Stored data:
$ cat flow/config.mk
export PLATFORM = sky130hd
export DESIGN_NAME = moore11
export DESIGN_NICKNAME = moore11
export VERILOG_FILES = /design/flow/design.v
export SDC_FILE = /design/flow/constraint.sdc
export NUM_CORES = 4
export LEC_CHECK = 1
export CORE_AREA = 10 10 70 70
export DIE_AREA = 0 0 80 80
$ cat flow/constraint.sdc
current_design moore11

set clk_period 1.6
set clk_io_pct 0.2

create_clock -name clk0 -period $clk_period [get_ports {Clock}]

set non_clock_inputs [all_inputs -no_clocks]
set_input_delay [expr $clk_period * $clk_io_pct] -clock clk0 $non_clock_inputs
set_output_delay [expr $clk_period * $clk_io_pct] -clock clk0 [all_outputs]
$ cat flow/design.v
module moore11(Clock, Reset, w, z,y,Y);
	input Clock, Reset, w;
	output reg z;
	output reg [1:0] y,Y;
	parameter [1:0] A = 0, B = 1, C = 2;
always @(posedge Clock, posedge Reset)
begin
	if (Reset == 1) 
		begin
		y = 0;
		Y=0;
		end		
	else 
		begin
			y=Y;
			case(y) 
			A: 	if (w) Y= B;
				else Y= A;
			B:  if (w) Y = C;
				else Y = A;
			C:  if (w) Y = C;
				else Y = A;
			default: Y = 2'bxx;
			endcase
		end
end
always @(w, y)
	begin
		case (y)
			A:  z =0; 
			B:  z =0;
			C:  z =1;
		endcase
	end
endmodule
$ cat flow/run.sh
#!/bin/bash
# OpenROAD 26Q1-2900-gdf79404cd8, Yosys 0.63+post, stock flow scripts
make -C /OpenROAD-flow-scripts/flow DESIGN_CONFIG=/design/flow/config.mk WORK_HOME=/design/flow/orfs finish
==> out/metrics.yaml <==
cts_tree: "built"
warnings: 25
critPathKind: "flip-flop to output pin"
vias: 119
final_cell_mix: "clkdlybuf4s50_1, dfrtp_1, clkbuf_4"
crit_start: "Y[1]$_DFF_PP0_"
power_per_cell_area_nw_per_um2: 1440
max_stage_delay_ns: 0.48
wl_per_cell_um: 5.74
clk_latency_ns: 0.24
rsz0062_at_grt: "false"
cts_setup_buffers: 0
final_common_cell: "clkdlybuf4s50_1"
fp_util_pct: 4.51
first_iter_violations: 22
utilization_pct: 8.97
crit_path_max_fanout: 3
grt_pass1_vias: 120
die-width_um: 80
syn_area_um2: 154
cp_slowest_cell: "clkdlybuf4s50_1"
wl_met2_um: 107
rows: 21
cpLargestDelayFamily: "buffers and inverters"
core_um2: 3420
drc: 0
stdcell_count: 69
antenna_found_initial: 1
cts_buffers: 3
overflow: 0
place_ws_ns: 0.431
post_route_cells_drive_above_1_share_pct: 13.6
unclocked_pins: 1
syn_inst: 12
avgViaCountPerCell: 1.72
crit_cells: 1
fmax_mhz: 704
finalHoldViolCount: 0
relSlewSlack_pct: 89.3
setup_viol_count_final: 0
drv_slew: 0
ant_nets: 0
chipArea_um2: 6400
grt_use_total_pct: 1.39
cts.htree.levels: 1
met3_length_um: 129
yosys_area_um2: 154
endpoint_kind: "output pin"
cts_resized: 0
synth_cell_types: 7
synthToLayoutAreaGrowth_pct: 99.2
period_needed_ns: 1.42
setup_tns_ns: 0
crit_arrival_ns: 1.10
status: "finished, final reports clean"
worst-path-buf-inv: 1
cp-endpoint: "Y[1]"
rrSetupSlack_ns: 0.77
grt_pass1_wl_um: 607
setup_ws_ns: 0.180
clk_pin_slew_ns: 0.04
gp_congestion: 0.690
fin_crit_sh_pct: 88.8
hp-class: "input pin to asynchronous set/reset pin"
holdBufCountCts: 0
r2r-end: "Y[1]$_DFF_PP0_"
numPlacedInstances: 65
die_y_um: 80
synth_area_per_cell_um2: 12.8
tightest_slew_ns: 0.160
wl_um: 396
grt_max_degree: 5
firstDrtPassIters: 2
num_io_pins: 8
cp_cell_sequence: "clkdlybuf4s50_1"
port_buffers: 7
cts_buffer_depth: 2
top_layer_used: "met4"
irDropWorstVdd_mv: 0.235
ys_cells: 12
r2r_start: "Y[0]$_DFF_PP0_"
ys_warn_count: 1
finalClockSkew_ns: 0.000397
reg2reg_depth: 2
maxCapViolCount: 0
crit_required_ns: 1.28
clockRootBuffer: "clkbuf_4"
met1_length_um: 136
ys.flops: 5
leakage_nw: 0.126
untimed_endpoints: 2
startpoint_type: "flip-flop"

■ How to complete this task ■
Take the line with "holdBufCountCts: 0" and all lines after it through the end of the records, and write them out exactly; include nothing else.

■ Result ■
holdBufCountCts: 0
r2r-end: "Y[1]$_DFF_PP0_"
numPlacedInstances: 65
die_y_um: 80
synth_area_per_cell_um2: 12.8
tightest_slew_ns: 0.160
wl_um: 396
grt_max_degree: 5
firstDrtPassIters: 2
num_io_pins: 8
cp_cell_sequence: "clkdlybuf4s50_1"
port_buffers: 7
cts_buffer_depth: 2
top_layer_used: "met4"
irDropWorstVdd_mv: 0.235
ys_cells: 12
r2r_start: "Y[0]$_DFF_PP0_"
ys_warn_count: 1
finalClockSkew_ns: 0.000397
reg2reg_depth: 2
maxCapViolCount: 0
crit_required_ns: 1.28
clockRootBuffer: "clkbuf_4"
met1_length_um: 136
ys.flops: 5
leakage_nw: 0.126
untimed_endpoints: 2
startpoint_type: "flip-flop"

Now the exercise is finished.